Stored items
This is an optimization exercise on Yosys and OpenROAD, whose aim is small area, a short achievable clock period and few clock cycles per item, not a production implementation.
In this exercise RTL edits were held to simulation tests only and were not proved equivalent to the original.

==> wip/ember <==
## poly_basemul_ctrl
module poly_basemul_ctrl
#(
  parameter int unsigned N_PAIRS = KYBER_N_PAIRS,
  parameter int unsigned ADDR_W  = PAIR_ADDR_W
) (
  input  logic              clk,
  input  logic              rst,
  input  logic              start,
  input  logic              acc_en,
  output logic              busy,
  output logic              done,
  output logic [ADDR_W-1:0] rd_addr,
  output logic              rd_en,
  input  logic [23:0]       a_rdata,
  input  logic [23:0]       b_rdata,
  input  logic [11:0]       g_rdata,
  input  logic [23:0]       c_rdata,
  output logic              wr_en,
  output logic [ADDR_W-1:0] wr_addr,
  output logic [23:0]       wr_data
);
Settings: LEC_CHECK=0, CAP_MARGIN=20, CORE_MARGIN=2, CORE_UTILIZATION=40, SLEW_MARGIN=20; clock period 52.0 ns.
standard.sh (not shown) runs the stock make flow with config.mk's settings and CLKGATE_MAP_FILE= SYNTH_SCRIPT=/design/flow/synth_recipe.tcl, a recipe that flattens the netlist after the stock synthesis.
==> flow/flow/run.sh <==
#!/bin/bash
# Own layout flow: the standard layout, except that Yosys's synth command runs
# without its internal "abc -fast" pass, so that the explicit full-adder trees of the
# RTL reach extract_fa unchanged (fewer inverters around the adder cells). The
# registers, their names and cell types are those of the standard synthesis.
set -euo pipefail
W=$(pwd)
sed 's/yosys synth -nofsm -noshare /yosys synth -nofsm -noshare -noabc /' synth_recipe.tcl > own_synth.tcl
grep -q -- '-noabc' own_synth.tcl
sed "s|SYNTH_SCRIPT=[^ ]*synth_recipe.tcl|SYNTH_SCRIPT=$W/own_synth.tcl|" standard.sh > own_standard.sh
grep -q 'own_synth.tcl' own_standard.sh
bash own_standard.sh > own_flow.log 2>&1
==> wip/xenon: changes against wip/ember <==
==> flow/flow/run.sh (replaced) <==
#!/bin/bash
# Own layout flow: the standard layout with two changes.
# 1. Yosys's synth command runs without its internal "abc -fast" pass, so that the
#    explicit full-adder trees of the RTL reach extract_fa unchanged (fewer inverters
#    around the adder cells). Registers, their names and cell types are unchanged.
# 2. The port buffers that global placement inserts are buf_1 cells instead of the
#    default delay buffers.
set -euo pipefail
W=$(pwd)
sed 's/yosys synth -nofsm -noshare /yosys synth -nofsm -noshare -noabc /' synth_recipe.tcl > own_synth.tcl
grep -q -- '-noabc' own_synth.tcl
sed "s|SYNTH_SCRIPT=[^ ]*synth_recipe.tcl|SYNTH_SCRIPT=$W/own_synth.tcl|" standard.sh > own_standard.sh
grep -q 'own_synth.tcl' own_standard.sh
bash own_standard.sh "BUFFER_PORTS_ARGS=-buffer_cell sky130_fd_sc_hd__buf_1" finish > own_flow.log 2>&1
CTS_BUF_LIST = sky130_fd_sc_hd__clkbuf_4 sky130_fd_sc_hd__clkbuf_8   (was not set)
==> qor summary <==
Status: wip/xenon finished clean; wip/ember finished clean
Final Cycle Share: wip/xenon 22.7%; wip/ember 23.4%
Fraction of area in registers: wip/xenon 13.9%; wip/ember 13.6%
Average wire per standard cell: wip/xenon 21.7 microns; wip/ember 21.7 microns
Global router's overall resource usage: wip/xenon 21.9%; wip/ember 21.7%
Cell at the root of the clock tree: wip/xenon sky130_fd_sc_hd__clkbuf_8; wip/ember sky130_fd_sc_hd__clkbuf_16
Layout area overhead: wip/xenon 7.94%; wip/ember 10.4%
Clock buffer cells: wip/xenon 63; wip/ember 43
Setup slack, reg-to-reg: wip/xenon 41580 ps; wip/ember 41680 ps
Arrival time of the worst setup path: wip/xenon 1390 ps; wip/ember 1760 ps
Number of H-tree levels: wip/xenon 2; wip/ember 1
Share of final-layout standard cells stronger than drive strength 1: wip/xenon 4.75%; wip/ember 3.64%
Fraction of standard cell area in multi-input logic: wip/xenon 75.7%; wip/ember 74.0%
Final period demand of the worst path: wip/xenon 11790 ps; wip/ember 12160 ps
Total Nets Final: wip/xenon 3995; wip/ember 3984
Post-Route Utilization: wip/xenon 43.8%; wip/ember 44.8%
Hold path startpoint: wip/xenon c1_q[5]$_DFF_P_; wip/ember c1_q[7]$_DFF_P_
Testbench counts of wip/ember, summed over its fixed seeds: cycles 6,480, jobs 48.
Testbench counts of wip/xenon, summed over its fixed seeds: cycles 6,480, jobs 48.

EXERCISE INSTRUCTIONS: Restate word for word the lines of the data above, starting at the line containing "default delay buffers." and ending at the line containing "finish > own_flow.log 2>&1", both included, and nothing more.

SOLUTION TO THE PROBLEM:
#    default delay buffers.
set -euo pipefail
W=$(pwd)
sed 's/yosys synth -nofsm -noshare /yosys synth -nofsm -noshare -noabc /' synth_recipe.tcl > own_synth.tcl
grep -q -- '-noabc' own_synth.tcl
sed "s|SYNTH_SCRIPT=[^ ]*synth_recipe.tcl|SYNTH_SCRIPT=$W/own_synth.tcl|" standard.sh > own_standard.sh
grep -q 'own_synth.tcl' own_standard.sh
bash own_standard.sh "BUFFER_PORTS_ARGS=-buffer_cell sky130_fd_sc_hd__buf_1" finish > own_flow.log 2>&1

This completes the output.